Hardness amplification results show that for every function f there exists a function Amp(f) such that the following holds: if every circuit of size s computes f correctly on at most a 1 - δ fraction of inputs, then every circuit of size s′ computes Amp(f) correctly on at most a 1/2 + ε fraction of inputs. All hardness amplification results in the literature suffer from "size loss" meaning that s′ ≤ ε·s. In this paper we show that proofs using "non-uniform reductions" must suffer from size loss. To the best of our knowledge, all proofs in the literature are by non-uniform reductions. Our result is the first lower bound that applies to non-uniform reductions that are adaptive. A reduction is an oracle circuit R^(•) such that when given oracle access to any function D that computes Amp(f) correctly on a 1/2 + ε fraction of inputs, R^D computes f correctly on a 1 - δ fraction of inputs. A non-uniform reduction is allowed to also receive a short advice string α that may depend on both f and D in an arbitrary way.
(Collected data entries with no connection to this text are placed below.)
$ cat src/rtl/nfr_regs.vh
/*
  Constants of the fault reporter: timing, flag positions, state codes.
  Assumes inclusion by every design file of the fault reporter.
*/
`ifndef NFR_REGS_VH
`define NFR_REGS_VH

// ***********************************************
// Timing
// ***********************************************
`define NFR_CLK_HZ          25000000
`define NFR_PULSE_US        50
`define NFR_PULSE_CYC       ((`NFR_CLK_HZ / 1000000) * `NFR_PULSE_US)

// ***********************************************
// Status register bit positions
// ***********************************************
`define NFR_ST_LOW_SUPPLY   0
`define NFR_ST_SUPPLY_UV    1
`define NFR_ST_REFERENCE    2
`define NFR_ST_THERMAL_WARN 3
`define NFR_ST_OVERTEMP     4
`define NFR_ST_REG_OV       5
`define NFR_ST_POWER_FAULT  6
`define NFR_ST_ERROR        7
`define NFR_ST_OUTPUT       8
`define NFR_ST_CHECKSUM     9
`define NFR_ST_WIDTH        10

// ***********************************************
// Device states
// ***********************************************
`define NFR_STATE_NORMAL    2'h0
`define NFR_STATE_POR       2'h1
`define NFR_STATE_STARTUP   2'h2

`endif

$ cat src/rtl/nfr_pulse_timer.v
/*
  One-shot low pulse timer for the fault pin.
  Assumes a single clock, synchronous active-low reset, one-cycle triggers.
*/
`timescale 1ns/1ns
`include "nfr_regs.vh"

module nfr_pulse_timer #(
  parameter CYCLES = `NFR_PULSE_CYC,
  parameter CW     = 12
) (
  // Clock and reset
  input  wire i_clk_sys,
  input  wire i_rst_n,
  // Trigger and output
  input  wire i_trigger,
  output reg  o_active
);

  reg [CW-1:0] count;

  // A new trigger while running restarts the full width; pulses merge.
  always @(posedge i_clk_sys) begin
    if (!i_rst_n) begin
      count    <= {CW{1'b0}};
      o_active <= 1'b0;
    end else if (i_trigger) begin
      count    <= CYCLES[CW-1:0] - {{(CW-1){1'b0}}, 1'b1};
      o_active <= 1'b1;
    end else if (count != {CW{1'b0}}) begin
      count    <= count - {{(CW-1){1'b0}}, 1'b1};
    end else begin
      o_active <= 1'b0;
    end
  end

endmodule
### config.mk
export PLATFORM = sky130hd
export DESIGN_NAME = asq_responder
export DESIGN_NICKNAME = d
export VERILOG_FILES = /design/src/hdl/asq_pkg.sv /design/src/hdl/asq_record_fmt.sv /design/src/hdl/asq_responder.sv
export VERILOG_INCLUDE_DIRS = /design/src /design/src/hdl
export SDC_FILE = /design/constraint.sdc
export NUM_CORES = 1
export LEC_CHECK = 0
export ABC_AREA = 1
export BUFFER_PORTS_ARGS = -buffer_cell sky130_fd_sc_hd__buf_2
export CORE_AREA = 2 2 451 453
export CTS_BUF_LIST = sky130_fd_sc_hd__clkbuf_8
export CTS_CLUSTER_SIZE = 24
export DETAILED_ROUTE_END_ITERATION = 8
export DIE_AREA = 0 0 453 455
export GPL_TIMING_DRIVEN = 0
export PLACE_DENSITY = 0.3
export SYNTH_ARGS = -nofsm -noshare
export SYNTH_HDL_FRONTEND = slang
export SYNTH_SLANG_ARGS = --single-unit
### constraint.sdc
create_clock -name clk -period 2.3 [get_ports clk]
set_input_delay 0.46 -clock clk [delete_from_list [all_inputs] [get_ports clk]]
set_output_delay 0.46 -clock clk [all_outputs]
set_load 0.1 [all_outputs]
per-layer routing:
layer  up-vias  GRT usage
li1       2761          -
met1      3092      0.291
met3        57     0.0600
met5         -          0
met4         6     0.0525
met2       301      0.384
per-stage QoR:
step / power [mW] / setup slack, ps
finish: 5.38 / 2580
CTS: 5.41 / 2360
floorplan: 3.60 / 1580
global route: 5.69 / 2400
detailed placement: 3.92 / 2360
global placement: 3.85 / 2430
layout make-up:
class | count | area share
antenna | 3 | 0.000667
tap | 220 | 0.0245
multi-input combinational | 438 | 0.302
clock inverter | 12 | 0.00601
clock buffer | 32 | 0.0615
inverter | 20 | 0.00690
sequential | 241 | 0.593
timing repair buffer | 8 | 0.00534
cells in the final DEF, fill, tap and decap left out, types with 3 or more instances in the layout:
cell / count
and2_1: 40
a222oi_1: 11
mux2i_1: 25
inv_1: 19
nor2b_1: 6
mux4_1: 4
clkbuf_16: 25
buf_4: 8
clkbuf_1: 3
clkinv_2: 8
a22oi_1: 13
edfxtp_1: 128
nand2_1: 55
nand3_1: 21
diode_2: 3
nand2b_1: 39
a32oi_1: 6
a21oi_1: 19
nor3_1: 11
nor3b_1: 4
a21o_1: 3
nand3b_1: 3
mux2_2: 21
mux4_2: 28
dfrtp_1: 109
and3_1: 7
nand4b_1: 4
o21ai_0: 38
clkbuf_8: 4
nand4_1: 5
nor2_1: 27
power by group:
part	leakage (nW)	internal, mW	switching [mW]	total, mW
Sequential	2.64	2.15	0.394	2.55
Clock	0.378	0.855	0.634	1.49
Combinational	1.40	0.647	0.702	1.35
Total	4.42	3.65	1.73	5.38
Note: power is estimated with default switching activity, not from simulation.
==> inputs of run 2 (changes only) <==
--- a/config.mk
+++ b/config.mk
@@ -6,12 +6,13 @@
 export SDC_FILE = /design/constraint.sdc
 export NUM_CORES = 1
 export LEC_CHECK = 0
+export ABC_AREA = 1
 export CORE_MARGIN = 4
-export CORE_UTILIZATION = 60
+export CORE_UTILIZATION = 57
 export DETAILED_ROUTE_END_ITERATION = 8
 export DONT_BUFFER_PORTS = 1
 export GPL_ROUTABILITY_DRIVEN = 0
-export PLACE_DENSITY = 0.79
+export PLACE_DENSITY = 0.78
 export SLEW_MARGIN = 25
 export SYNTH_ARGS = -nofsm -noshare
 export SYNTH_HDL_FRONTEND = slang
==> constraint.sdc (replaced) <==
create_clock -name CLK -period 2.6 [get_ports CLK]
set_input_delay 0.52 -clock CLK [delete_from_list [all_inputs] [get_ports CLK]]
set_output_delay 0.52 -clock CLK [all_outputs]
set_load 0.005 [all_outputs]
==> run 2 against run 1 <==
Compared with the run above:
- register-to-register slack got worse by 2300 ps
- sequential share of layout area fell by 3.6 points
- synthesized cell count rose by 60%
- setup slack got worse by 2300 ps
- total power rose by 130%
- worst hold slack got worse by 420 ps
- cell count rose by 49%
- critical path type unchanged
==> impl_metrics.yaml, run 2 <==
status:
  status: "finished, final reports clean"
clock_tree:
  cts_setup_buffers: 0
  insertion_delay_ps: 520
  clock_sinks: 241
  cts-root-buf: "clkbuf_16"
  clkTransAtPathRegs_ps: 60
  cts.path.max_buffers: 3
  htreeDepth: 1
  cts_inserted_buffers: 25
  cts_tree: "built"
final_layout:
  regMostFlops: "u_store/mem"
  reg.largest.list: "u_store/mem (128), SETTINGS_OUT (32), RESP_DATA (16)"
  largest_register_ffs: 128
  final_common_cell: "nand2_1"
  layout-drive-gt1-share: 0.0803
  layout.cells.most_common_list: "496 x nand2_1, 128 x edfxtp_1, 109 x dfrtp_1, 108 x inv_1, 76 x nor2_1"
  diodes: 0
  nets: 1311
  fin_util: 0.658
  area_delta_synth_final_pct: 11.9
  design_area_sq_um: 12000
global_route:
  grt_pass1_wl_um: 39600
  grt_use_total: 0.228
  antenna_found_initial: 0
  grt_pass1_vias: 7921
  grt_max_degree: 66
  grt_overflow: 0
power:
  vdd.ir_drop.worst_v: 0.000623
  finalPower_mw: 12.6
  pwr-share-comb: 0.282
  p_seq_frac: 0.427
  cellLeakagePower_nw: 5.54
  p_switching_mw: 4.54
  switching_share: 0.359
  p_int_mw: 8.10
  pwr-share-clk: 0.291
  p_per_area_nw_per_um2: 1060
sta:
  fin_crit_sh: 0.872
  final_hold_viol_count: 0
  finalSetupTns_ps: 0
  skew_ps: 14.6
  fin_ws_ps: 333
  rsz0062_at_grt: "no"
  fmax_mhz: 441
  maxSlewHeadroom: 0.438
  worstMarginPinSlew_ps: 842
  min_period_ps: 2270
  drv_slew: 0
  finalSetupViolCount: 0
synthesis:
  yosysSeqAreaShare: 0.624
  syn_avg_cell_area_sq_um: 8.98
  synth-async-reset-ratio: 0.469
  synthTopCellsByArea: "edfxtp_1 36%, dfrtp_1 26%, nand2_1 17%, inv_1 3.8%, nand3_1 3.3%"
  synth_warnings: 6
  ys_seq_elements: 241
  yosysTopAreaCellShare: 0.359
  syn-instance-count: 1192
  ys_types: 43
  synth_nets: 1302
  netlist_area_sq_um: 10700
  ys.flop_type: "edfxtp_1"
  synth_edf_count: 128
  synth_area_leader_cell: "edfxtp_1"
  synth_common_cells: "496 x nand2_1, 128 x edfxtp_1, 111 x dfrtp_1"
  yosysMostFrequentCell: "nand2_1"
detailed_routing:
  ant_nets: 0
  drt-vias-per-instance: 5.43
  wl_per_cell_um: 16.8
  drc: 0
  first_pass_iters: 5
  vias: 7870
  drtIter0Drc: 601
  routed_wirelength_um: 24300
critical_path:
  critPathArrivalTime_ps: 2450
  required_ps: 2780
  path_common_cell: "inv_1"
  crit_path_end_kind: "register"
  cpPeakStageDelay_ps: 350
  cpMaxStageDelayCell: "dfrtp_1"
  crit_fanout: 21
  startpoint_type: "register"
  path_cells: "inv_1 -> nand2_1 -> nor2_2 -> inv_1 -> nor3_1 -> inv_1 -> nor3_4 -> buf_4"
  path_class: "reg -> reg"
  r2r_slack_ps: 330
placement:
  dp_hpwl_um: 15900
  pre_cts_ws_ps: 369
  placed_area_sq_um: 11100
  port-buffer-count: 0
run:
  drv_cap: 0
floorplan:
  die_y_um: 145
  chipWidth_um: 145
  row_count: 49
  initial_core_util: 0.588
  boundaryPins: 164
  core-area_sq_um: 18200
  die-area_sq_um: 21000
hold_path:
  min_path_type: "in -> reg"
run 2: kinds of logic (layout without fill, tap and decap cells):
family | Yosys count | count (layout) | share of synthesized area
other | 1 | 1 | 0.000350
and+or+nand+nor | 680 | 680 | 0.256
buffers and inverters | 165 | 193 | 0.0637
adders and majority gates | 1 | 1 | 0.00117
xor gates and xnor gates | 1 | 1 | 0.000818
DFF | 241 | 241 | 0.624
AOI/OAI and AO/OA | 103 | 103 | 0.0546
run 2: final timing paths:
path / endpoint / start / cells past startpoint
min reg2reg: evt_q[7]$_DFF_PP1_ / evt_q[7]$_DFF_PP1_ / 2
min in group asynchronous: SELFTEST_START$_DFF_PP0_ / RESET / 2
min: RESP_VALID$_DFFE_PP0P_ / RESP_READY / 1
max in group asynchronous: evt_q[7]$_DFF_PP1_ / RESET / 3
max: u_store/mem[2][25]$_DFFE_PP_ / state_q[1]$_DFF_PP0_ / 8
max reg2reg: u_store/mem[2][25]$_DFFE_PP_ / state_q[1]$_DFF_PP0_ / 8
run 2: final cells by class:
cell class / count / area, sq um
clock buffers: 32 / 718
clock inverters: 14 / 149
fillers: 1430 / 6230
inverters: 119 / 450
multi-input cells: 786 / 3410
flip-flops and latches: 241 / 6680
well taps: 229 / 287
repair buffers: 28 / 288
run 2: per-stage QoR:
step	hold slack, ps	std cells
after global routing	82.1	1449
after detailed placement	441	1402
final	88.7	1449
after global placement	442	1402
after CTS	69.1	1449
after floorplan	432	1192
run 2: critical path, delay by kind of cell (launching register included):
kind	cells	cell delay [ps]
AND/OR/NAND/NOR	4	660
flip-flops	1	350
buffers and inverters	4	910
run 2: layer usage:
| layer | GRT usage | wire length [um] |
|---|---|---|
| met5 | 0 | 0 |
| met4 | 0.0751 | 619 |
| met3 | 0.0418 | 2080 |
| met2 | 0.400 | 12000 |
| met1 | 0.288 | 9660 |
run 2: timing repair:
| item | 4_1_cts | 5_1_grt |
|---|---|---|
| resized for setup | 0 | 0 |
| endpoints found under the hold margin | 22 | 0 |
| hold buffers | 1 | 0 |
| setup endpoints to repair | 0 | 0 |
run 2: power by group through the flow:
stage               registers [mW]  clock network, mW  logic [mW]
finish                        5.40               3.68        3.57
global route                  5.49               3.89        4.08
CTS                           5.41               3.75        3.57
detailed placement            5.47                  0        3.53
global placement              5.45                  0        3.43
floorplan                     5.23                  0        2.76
The well known connection between hardness amplification and list-decodable error-correcting codes implies that reductions showing hardness amplification cannot be uniform for ε < 1/4. A reduction is non-adaptive if it makes non-adaptive queries to its oracle. Shaltiel and Viola (STOC 2008) showed lower bounds on the number of queries made by non-uniform reductions that are non-adaptive. We show that every non-uniform reduction must make at least Ω(1/ε) queries to its oracle (even if the reduction is adaptive). This implies that proofs by non-uniform reductions must suffer from size loss. We also prove the same lower bounds on the number of queries of non-uniform and adaptive reductions that are allowed to rely on arbitrary specific properties of the function f. Previous limitations on reductions were proven for "function-generic" hardness amplification, in which the non-uniform reduction needs to work for every function f and therefore cannot rely on specific properties of the function.